Prepare the template.

1. Clone the github repository to your local folder. See https://github.com/CiscoDevNet/cisco-ftdv/tree/master/cluster/aws.

2. Modify infrastructure.yaml and deploy_ngfw_cluster.yaml with the required parameters.

3. Modify cloud-clustering/ftdv-cluster/lambda-python-files/Configuration.json with initial settings.

   For example:

   
   {
     "licenseCaps": ["BASE", "MALWARE", "THREAT"],
     "performanceTier": "FTDv50",
     "fmcIpforDeviceReg": "DONTRESOLVE",
     "RegistrationId": "cisco",
     "NatId": "cisco",
     "fmcAccessPolicyName": "AWS-ACL"
   }
   

   • Keep the fmcIpforDeviceReg setting as DONTRESOLVE.

   • The fmcAccessPolicyName needs to match an access policy on the management center.

   Note	FTDv5 and FTDv10 tiers are not supported.

4. Create a file named cluster_layer.zip to provide essential Python libraries to Lambda functions.

   We recommend to use the Amazon Linux with Python 3.9 installed to create the cluster_layer.zip file.

   Note	If you need an Amazon Linux environment, you can create an EC2 instance using Amazon Linux 2023 AMI or use AWS Cloudshell, which runs the latest version of Amazon Linux.

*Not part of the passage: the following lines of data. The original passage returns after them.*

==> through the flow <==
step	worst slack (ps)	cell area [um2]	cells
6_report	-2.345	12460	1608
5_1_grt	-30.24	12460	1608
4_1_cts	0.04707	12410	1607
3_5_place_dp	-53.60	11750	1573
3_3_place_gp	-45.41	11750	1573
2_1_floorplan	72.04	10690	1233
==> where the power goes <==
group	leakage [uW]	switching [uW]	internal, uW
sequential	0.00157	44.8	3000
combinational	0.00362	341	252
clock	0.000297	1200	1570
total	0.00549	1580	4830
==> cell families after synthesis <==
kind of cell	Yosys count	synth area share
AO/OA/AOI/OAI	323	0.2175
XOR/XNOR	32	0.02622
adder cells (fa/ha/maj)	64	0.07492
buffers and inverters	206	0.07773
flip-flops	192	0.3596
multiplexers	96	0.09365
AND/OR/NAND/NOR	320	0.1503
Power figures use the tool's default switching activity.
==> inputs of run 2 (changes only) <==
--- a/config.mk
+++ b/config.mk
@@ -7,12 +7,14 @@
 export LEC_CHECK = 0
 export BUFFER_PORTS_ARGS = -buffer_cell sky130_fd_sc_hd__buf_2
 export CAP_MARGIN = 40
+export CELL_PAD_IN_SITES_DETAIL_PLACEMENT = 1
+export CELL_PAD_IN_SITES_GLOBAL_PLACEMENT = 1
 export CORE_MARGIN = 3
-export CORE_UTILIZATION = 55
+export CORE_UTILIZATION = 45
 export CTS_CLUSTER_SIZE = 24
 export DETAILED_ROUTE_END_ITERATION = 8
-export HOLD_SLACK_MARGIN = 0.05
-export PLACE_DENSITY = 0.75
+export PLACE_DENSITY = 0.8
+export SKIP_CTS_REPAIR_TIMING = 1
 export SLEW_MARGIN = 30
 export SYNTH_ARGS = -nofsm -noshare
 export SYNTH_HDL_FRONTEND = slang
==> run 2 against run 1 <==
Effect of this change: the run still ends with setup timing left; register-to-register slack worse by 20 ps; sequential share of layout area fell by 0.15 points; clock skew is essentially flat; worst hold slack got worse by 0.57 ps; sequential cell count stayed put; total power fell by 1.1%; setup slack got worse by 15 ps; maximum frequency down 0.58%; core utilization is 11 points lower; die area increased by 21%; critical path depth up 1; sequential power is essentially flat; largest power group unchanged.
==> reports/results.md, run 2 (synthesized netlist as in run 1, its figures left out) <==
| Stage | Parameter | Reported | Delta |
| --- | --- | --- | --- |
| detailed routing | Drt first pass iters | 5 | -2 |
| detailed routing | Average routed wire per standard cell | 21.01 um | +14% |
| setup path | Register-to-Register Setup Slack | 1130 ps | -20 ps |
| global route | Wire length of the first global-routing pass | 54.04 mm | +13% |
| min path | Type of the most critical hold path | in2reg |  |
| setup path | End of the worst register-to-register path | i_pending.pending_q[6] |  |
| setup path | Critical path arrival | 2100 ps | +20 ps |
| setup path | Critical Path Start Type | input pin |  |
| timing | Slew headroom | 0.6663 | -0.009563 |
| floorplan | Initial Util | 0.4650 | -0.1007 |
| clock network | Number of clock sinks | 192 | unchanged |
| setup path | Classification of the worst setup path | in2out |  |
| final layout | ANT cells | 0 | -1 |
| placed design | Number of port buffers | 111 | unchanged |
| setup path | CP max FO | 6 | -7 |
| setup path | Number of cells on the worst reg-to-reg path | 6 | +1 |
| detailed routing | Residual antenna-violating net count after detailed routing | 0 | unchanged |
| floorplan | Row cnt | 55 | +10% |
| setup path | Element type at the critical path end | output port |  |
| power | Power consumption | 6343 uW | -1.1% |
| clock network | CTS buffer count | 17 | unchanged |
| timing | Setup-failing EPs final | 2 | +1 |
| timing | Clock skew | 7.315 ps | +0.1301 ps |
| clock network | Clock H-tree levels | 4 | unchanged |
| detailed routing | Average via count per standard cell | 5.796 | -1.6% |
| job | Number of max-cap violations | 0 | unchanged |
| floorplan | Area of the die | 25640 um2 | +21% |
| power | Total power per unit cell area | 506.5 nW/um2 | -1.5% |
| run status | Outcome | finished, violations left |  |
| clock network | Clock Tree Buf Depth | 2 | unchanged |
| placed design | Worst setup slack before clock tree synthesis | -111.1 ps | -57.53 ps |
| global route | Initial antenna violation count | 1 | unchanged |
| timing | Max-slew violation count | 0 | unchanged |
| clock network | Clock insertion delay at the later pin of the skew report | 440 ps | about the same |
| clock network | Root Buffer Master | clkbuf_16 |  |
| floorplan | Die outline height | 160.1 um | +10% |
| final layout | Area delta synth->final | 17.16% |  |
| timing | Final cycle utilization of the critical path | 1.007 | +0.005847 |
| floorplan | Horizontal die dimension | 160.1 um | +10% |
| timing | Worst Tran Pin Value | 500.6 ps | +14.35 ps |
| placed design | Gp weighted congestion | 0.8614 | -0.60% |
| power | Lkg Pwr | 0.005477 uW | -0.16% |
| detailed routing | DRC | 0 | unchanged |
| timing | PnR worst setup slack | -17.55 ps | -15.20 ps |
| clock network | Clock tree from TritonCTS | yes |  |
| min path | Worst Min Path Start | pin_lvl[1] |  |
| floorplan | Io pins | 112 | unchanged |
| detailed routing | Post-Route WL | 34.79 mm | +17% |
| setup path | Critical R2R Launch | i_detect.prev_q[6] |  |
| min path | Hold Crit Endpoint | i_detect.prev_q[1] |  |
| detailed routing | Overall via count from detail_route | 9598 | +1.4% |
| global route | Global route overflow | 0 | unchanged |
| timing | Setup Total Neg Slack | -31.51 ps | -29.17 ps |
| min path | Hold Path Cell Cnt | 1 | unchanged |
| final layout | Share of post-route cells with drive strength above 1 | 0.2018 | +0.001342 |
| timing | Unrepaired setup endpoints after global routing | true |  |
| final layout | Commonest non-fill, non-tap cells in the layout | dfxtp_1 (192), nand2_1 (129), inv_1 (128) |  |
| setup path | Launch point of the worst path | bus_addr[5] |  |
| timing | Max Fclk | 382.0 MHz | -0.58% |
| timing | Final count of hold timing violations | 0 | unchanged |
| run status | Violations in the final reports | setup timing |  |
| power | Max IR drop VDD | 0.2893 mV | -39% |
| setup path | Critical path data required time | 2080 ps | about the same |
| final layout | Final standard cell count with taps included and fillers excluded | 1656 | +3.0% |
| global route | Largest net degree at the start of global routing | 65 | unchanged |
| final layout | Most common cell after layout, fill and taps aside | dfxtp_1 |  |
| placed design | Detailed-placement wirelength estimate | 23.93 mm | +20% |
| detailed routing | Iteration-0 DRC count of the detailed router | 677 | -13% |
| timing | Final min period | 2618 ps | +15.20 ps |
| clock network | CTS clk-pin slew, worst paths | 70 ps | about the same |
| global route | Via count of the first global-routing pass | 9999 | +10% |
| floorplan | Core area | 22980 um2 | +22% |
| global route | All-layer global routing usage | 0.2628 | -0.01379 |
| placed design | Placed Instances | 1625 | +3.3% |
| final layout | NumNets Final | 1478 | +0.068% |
### config.mk
export PLATFORM = sky130hd
export DESIGN_NAME = dx_serializer
export DESIGN_NICKNAME = d
export VERILOG_FILES = /design/src/rtl/dx_pkg.sv /design/src/rtl/dx_rise_stage.sv /design/src/rtl/dx_fall_stage.sv /design/src/rtl/dx_lane.sv /design/src/rtl/dx_serializer.sv
export SDC_FILE = /design/constraint.sdc
export NUM_CORES = 1
export LEC_CHECK = 0
export ABC_AREA = 1
export BUFFER_PORTS_ARGS = -buffer_cell sky130_fd_sc_hd__buf_2
export CELL_PAD_IN_SITES_DETAIL_PLACEMENT = 1
export CELL_PAD_IN_SITES_GLOBAL_PLACEMENT = 1
export CORE_MARGIN = 1.5
export CORE_UTILIZATION = 34
export DETAILED_ROUTE_END_ITERATION = 7
export GPL_TIMING_DRIVEN = 0
export PLACE_DENSITY_LB_ADDON = 0.05
export REMOVE_ABC_BUFFERS = 1
export SYNTH_ARGS = -nofsm -noshare
export SYNTH_HDL_FRONTEND = slang
export SYNTH_SLANG_ARGS = --single-unit
### constraint.sdc
create_clock -name clk -period 1.15 [get_ports clk]
set_clock_uncertainty 0.1 [all_clocks]
set_input_delay 0.23 -clock clk [delete_from_list [all_inputs] [get_ports clk]]
set_output_delay 0.23 -clock clk [all_outputs]
set_load 0.01 [all_outputs]
### src/rtl/dx_pkg.sv
package dx_pkg;

    // State captured on the rising edge for one lane
    typedef struct packed {
        logic rise;   // pre-encoded lead bit
        logic hold;   // trail bit held for the falling-edge path
    } dx_rise_t;

    // State captured on the falling edge for one lane
    typedef struct packed {
        logic fall;   // pre-encoded trail bit
    } dx_fall_t;

    // Bit offsets of a lane symbol inside the input word
    localparam int unsigned DX_LEAD_OFS  = 0;
    localparam int unsigned DX_TRAIL_OFS = 1;
    localparam int unsigned DX_SYM_BITS  = 2;

endpackage

### src/rtl/dx_rise_stage.sv
module dx_rise_stage
    import dx_pkg::*;
(
    input  logic clk,
    input  logic rst_n,
    input  logic lead_i,
    input  logic trail_i,
    input  logic fall_i,
    output logic rise_o,
    output logic hold_o
);

    dx_rise_t st_d;
    dx_rise_t st_q;

    // Pre-encode the lead bit against the falling register so the XOR
    // at the pin reproduces it during the high phase.
    always_comb begin
        st_d      = st_q;
        st_d.rise = lead_i ^ fall_i;
        st_d.hold = trail_i;
    end

    always_ff @(posedge clk or negedge rst_n) begin
        if (!rst_n) begin
            st_q <= '0;
        end else begin
            st_q <= st_d;
        end
    end

    assign rise_o = st_q.rise;
    assign hold_o = st_q.hold;

endmodule

### src/rtl/dx_fall_stage.sv
module dx_fall_stage
    import dx_pkg::*;
(
    input  logic clk,
    input  logic rst_n,
    input  logic hold_i,
    input  logic rise_i,
    output logic fall_o
);

    dx_fall_t st_d;
    dx_fall_t st_q;

    // Pre-encode the held trail bit against the rising register so the
    // XOR at the pin reproduces it during the low phase.
    always_comb begin
        st_d      = st_q;
        st_d.fall = hold_i ^ rise_i;
    end

    always_ff @(negedge clk or negedge rst_n) begin
        if (!rst_n) begin
            st_q <= '0;
        end else begin
            st_q <= st_d;
        end
    end

    assign fall_o = st_q.fall;

endmodule

### src/rtl/dx_lane.sv
module dx_lane (
    input  logic       clk,
    input  logic       rst_n,
    input  logic [1:0] sym_i,
    output logic       dout_o
);

    logic rise_w;
    logic hold_w;
    logic fall_w;

    dx_rise_stage u_rise (
        .clk     (clk),
        .rst_n   (rst_n),
        .lead_i  (sym_i[dx_pkg::DX_LEAD_OFS]),
        .trail_i (sym_i[dx_pkg::DX_TRAIL_OFS]),
        .fall_i  (fall_w),
        .rise_o  (rise_w),
        .hold_o  (hold_w)
    );

    dx_fall_stage u_fall (
        .clk    (clk),
        .rst_n  (rst_n),
        .hold_i (hold_w),
        .rise_i (rise_w),
        .fall_o (fall_w)
    );

    // Both inputs of this gate are register outputs: no clock in the data path
    assign dout_o = rise_w ^ fall_w;

endmodule

### src/rtl/dx_serializer.sv
module dx_serializer #(
    parameter int unsigned LANES = 4
) (
    input  logic                                   clk,
    input  logic                                   rst_n,
    input  logic [LANES*dx_pkg::DX_SYM_BITS-1:0]   sym_i,
    output logic [LANES-1:0]                       dout_o
);

    localparam int unsigned SYM_W = dx_pkg::DX_SYM_BITS;

    for (genvar k = 0; k < LANES; k++) begin : g_lane
        dx_lane u_lane (
            .clk    (clk),
            .rst_n  (rst_n),
            .sym_i  (sym_i[k*SYM_W +: SYM_W]),
            .dout_o (dout_o[k])
        );
    end

endmodule

---- Word level (Yosys, flattened, before mapping) ----
Cells that the tools add are included.
word-level totals
  logic and storage cells ................. 24
  input port bits ......................... 10
  output and inout bits ................... 4
  register bits after elaboration ......... 12
operators by class
  bitwise logic cells ..................... 12
operators by type and width
  operator           count
  bitwise XOR 1 bit  12

---- Depth between registers and ports, before layout ----
Gate-level depths: netlist of run 1.
  depth after elaboration ................. 1
  depth in mapped cells ................... 4
  depth with buffers taken out ............ 3

---- Hierarchy ----
From an unflattened synthesis of run 1, not the netlist that was laid out.
unflattened totals
  cells, all modules ...................... 72
  area, all modules ....................... 525.5 sq um
modules (own cells, without submodules)
  module         area each (sq um)  instances  cells an instance  seq. area each (sq um)
  dx_rise_stage  68.8               4          7                  50.0
  dx_fall_stage  43.8               4          6                  25.0
  dx_lane        18.8               4          5                  0.0

==> summary.txt, run 1 <==
Synth
  – Mapped Cells: 68
  – Syn Area/Cell: 7.73 um2
  – Synth warn: 0
  – Register area share after synthesis: 57.1%
  – Synthesized cell area: 526 um2
  – Distinct cell type count after synthesis: 5
  – Seq cells post-synth: 12

Clocking
  – H-tree levels: 1
  – Clock transition at path regs: around 0.070 ns
  – Total CTS buffers: 3
  – CTS Buffer Depth: 2
  – CTS tree: built
  – Root Driver: clkbuf_4
  – CTS sink count: 12
  – Clk_lat worst skew: 0.27 ns

Pwr
  – Leakage: 0.454 nW
  – Power density over the cells: 1490 nW/um2
  – Peak VDD IR: between 0.7 and 0.8 mV

Final layout
  – Area growth syn-to-layout: 42.6%
  – Multi-input logic area: approximately 170 um2
  – Non-filler cells, final: 108
  – FILL cells: 187
  – Diodes inserted: 0
  – Final net count: 103
  – Register area: 300 um2
  – Layout cells sized above 1: 43.5%

GRT
  – Initial antenna violation count: 0
  – Gr usage total: 14.7%
  – Number of global-route vias before repair: 477
  – Largest net degree at the start of global routing: 9
  – First-pass GRT wire length: 1920 um
  – GRT Residual Overflow: 0

Worst setup path
  – CP Launch Point: g_lane[1].u_lane.u_fall.fall_o
  – Crit. End Element: output port
  – Crit path DAT: 1.58 ns
  – Type of the worst setup path: reg -> out
  – Worst path slowest cell: dfrtn_1
  – Number of buffers and inverters on the critical path: 2
  – FF-to-FF Start: g_lane[1].u_lane.u_fall.fall_o
  – Cell Chain, Critical Path: inv_2 > nand2_1 > nand2_1 > buf_2
  – Critical path launch point type: flip-flop
  – Most frequent CP cell: nand2_1
  – Family with the most delay on the worst path: flip-flops
  – Worst-path maximum fanout: 3
  – Crit path largest cell delay: approximately 0.46 ns
  – CP required: just over 0.8 ns

Run status
  – Outcome: finished, violations left
  – Violated checks: negative setup slack

Drt
  – Via count: 454
  – Final ANT Viol Nets: 0
  – Drt pass-1 iters: 1
  – Initial DRC count: 0
  – Drt drc: 0
  – Post-DR wirelength/cell: about 9.7 um
  – DR vias/cell: 4.20
  – Total Routed Length: between 1000 and 1500 um

Timing
  – Fin. max-slew vios: 0
  – Final Hold Viols: 0
  – Max transition margin: 75.2%
  – Setup-failing EPs final: 12
  – Min Hold Slack: 0.0704 ns
  – Final WS setup: -0.756 ns
  – RSZ-0062 raised after global routing: true
  – Worst Max-Slew Pin Slew: 0.370 ns

Hold path
  – Hold WC Path Type: in -> reg
  – Worst Hold Launch: sym_i[0]

Run
  – Max_cap viols: 0

Floorplanning
  – Ports: 14
  – Starting density of the core: a little over a third
  – Die Y: 42.3 um
  – Num rows: 14
  – Die span in x: 42.3 um
  – Core Area: around 1500 um2
  – Die area: about 1800 um2

Placed design
  – Post-DP HPWL: around 640 um
  – Routability cong.: between 0.6 and 0.7
  – Dpl cells: 93
  – Port bufs: 13
  – Post-place setup slack: -0.467 ns
## layer usage
layer / GRT usage (%) / vias to the layer above / wire, um
met5: 0 / - / 0
met1: 15.6 / 205 / 426
li1: - / 234 / -
met4: 9.38 / 0 / 20
met3: 2.59 / 4 / 30
met2: 26.2 / 11 / 570
## layout by cell type, fill, tap and decap left out, drive strengths merged
cell         Yosys  routed
dfrtn            4       4
clkbuf           0       4
dfrtp            8       8
buf              4      19
dlygate4sd3      0       5
inv             16      16
nand2           36      36
## worst min-delay path, stage by stage
cell     delay (ns)
buf_2          0.09
nand2_2        0.05
nand2_1        0.04
## cells in the mapped netlist
cell / n / area share [%]
dfrtn_1: 4 / 19
buf_4: 4 / 5.7
inv_1: 16 / 11
dfrtp_1: 8 / 38
nand2_1: 36 / 26
## area by class of cell
class                           count  share of cell area, %
Timing Repair Buffer               24                   22.4
Multi-Input combinational cell     36                   22.0
Clock buffer                        4                   4.84
Tap cell                           16                   2.67
Sequential cell                    12                   40.1
Inverter                           16                   8.01
## through the flow
stage / power (mW) / TNS (ns) / cell area [um2] / utilization [%]
2_1_floorplan: 0.618 / -2.62 / 495 / -
3_3_place_gp: 0.689 / -3.48 / 581 / 39.5
3_5_place_dp: 0.696 / -3.54 / 581 / 39.5
4_1_cts: 1.09 / -5.12 / 707 / 48.0
5_1_grt: 1.21 / -5.80 / 749 / 50.9
6_report: 1.12 / -5.17 / 749 / 50.9
## flip-flops by register name, indices dropped and copies added, names as in the netlist
register	flops
g_lane.u_lane.u_fall.fall_o	4
g_lane.u_lane.u_rise.hold_o	4
g_lane.u_lane.u_rise.rise_o	4
## cells by family (layout without fill, tap and decap cells)
kind of cell           Yosys count  count (layout)  synth area share (%)
buffers and inverters           20              44                  17.1
DFF                             12              12                  57.1
and+or+nand+nor                 36              36                  25.7
## where the power goes
part | total [mW] | switching (mW) | leakage (nW) | internal [mW]
logic | 0.267 | 0.130 | 0.290 | 0.137
registers | 0.519 | 0.0460 | 0.142 | 0.473
clock network | 0.332 | 0.139 | 0.0210 | 0.192
## repair_timing
action                                  CTS  global route
hold buffers                              5             0
hold endpoints to repair                 12             0
pin swaps                                 5             3
setup buffers                             5             4
endpoints found under the setup margin   12            12
gates resized for setup                   2            18
## final timing paths
| check | end | slack, ns | cells after the start |
|---|---|---|---|
| max in group asynchronous | g_lane[0].u_lane.u_rise.rise_o | 0.30 | 2 |
| hold reg to reg | g_lane[1].u_lane.u_fall.fall_o | 0.84 | 2 |
| hold / removal | g_lane[0].u_lane.u_rise.rise_o | 0.07 | 3 |
| setup / recovery | dout_o[1] | -0.76 | 4 |
| setup reg to reg | g_lane[1].u_lane.u_rise.rise_o | -0.34 | 4 |
| min in group asynchronous | g_lane[2].u_lane.u_fall.fall_o | 0.11 | 1 |
Power figures use the tool's default switching activity.
### src/rtl/ext_irq_pkg.sv
package ext_irq_pkg;
  localparam int PRIO_W    = 3;
  localparam int EN_WBASE  = 'h2000 / 4;    // enable region, word address
  localparam int EN_WSTEP  = 'h80 / 4;      // words per context enable block
  localparam int CX_WBASE  = 'h200000 / 4;  // context control region, word address
  localparam int CX_WSTEP  = 'h1000 / 4;
  localparam int THR_WOFS  = 0;
  localparam int CLM_WOFS  = 1;
  typedef logic [PRIO_W-1:0] prio_t;
endpackage

### src/rtl/irq_gateway.sv
module irq_gateway #(
  parameter bit EDGE = 1'b0
) (
  input  logic clk_i,
  input  logic rst_ni,
  input  logic req_i,
  input  logic claim_i,
  input  logic done_i,
  output logic pend_o,
  output logic busy_o
);
  logic prev_q, sample;

  assign sample = EDGE ? (req_i & ~prev_q) : req_i;

  always_ff @(posedge clk_i or negedge rst_ni) begin
    if (!rst_ni) begin
      prev_q <= 1'b0;
      pend_o <= 1'b0;
      busy_o <= 1'b0;
    end else begin
      prev_q <= req_i;
      if (claim_i) begin
        pend_o <= 1'b0;
        busy_o <= 1'b1;
      end else begin
        if (done_i) busy_o <= 1'b0;
        if (sample && !busy_o) pend_o <= 1'b1;
      end
    end
  end
endmodule

### src/rtl/irq_arbiter.sv
module irq_arbiter
  import ext_irq_pkg::*;
#(
  parameter int NUM_SRC = 32,
  localparam int ID_W = $clog2(NUM_SRC)
) (
  input  logic [NUM_SRC-1:0]         pend_i,
  input  logic [NUM_SRC-1:0]         en_i,
  input  prio_t [NUM_SRC-1:0]        prio_i,
  input  prio_t                      thr_i,
  output logic [ID_W-1:0]            id_o,
  output logic                       irq_o
);
  prio_t best_p;

  // strict compare: keeps lowest ID on ties and enforces prio > threshold
  always_comb begin
    best_p = thr_i;
    id_o   = '0;
    for (int i = 0; i < NUM_SRC; i++) begin
      if (pend_i[i] && en_i[i] && prio_i[i] > best_p) begin
        best_p = prio_i[i];
        id_o   = ID_W'(i);
      end
    end
  end

  assign irq_o = (id_o != '0);
endmodule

   For creating the cluster-layer.zip file, you need to first create requirements.txt file that consists of the python library package details and then run the shell script.

   1. Create the requirements.txt file by specifying the python package details.

      The following is the sample package details that you provide in the requirements.txt file:

      $ cat requirements.txt 
      pycryptodome
      paramiko
      requests
      scp
      jsonschema
      cffi
      zipp
      importlib-metadata

   2. Run the following shell script to create cluster_layer.zip file.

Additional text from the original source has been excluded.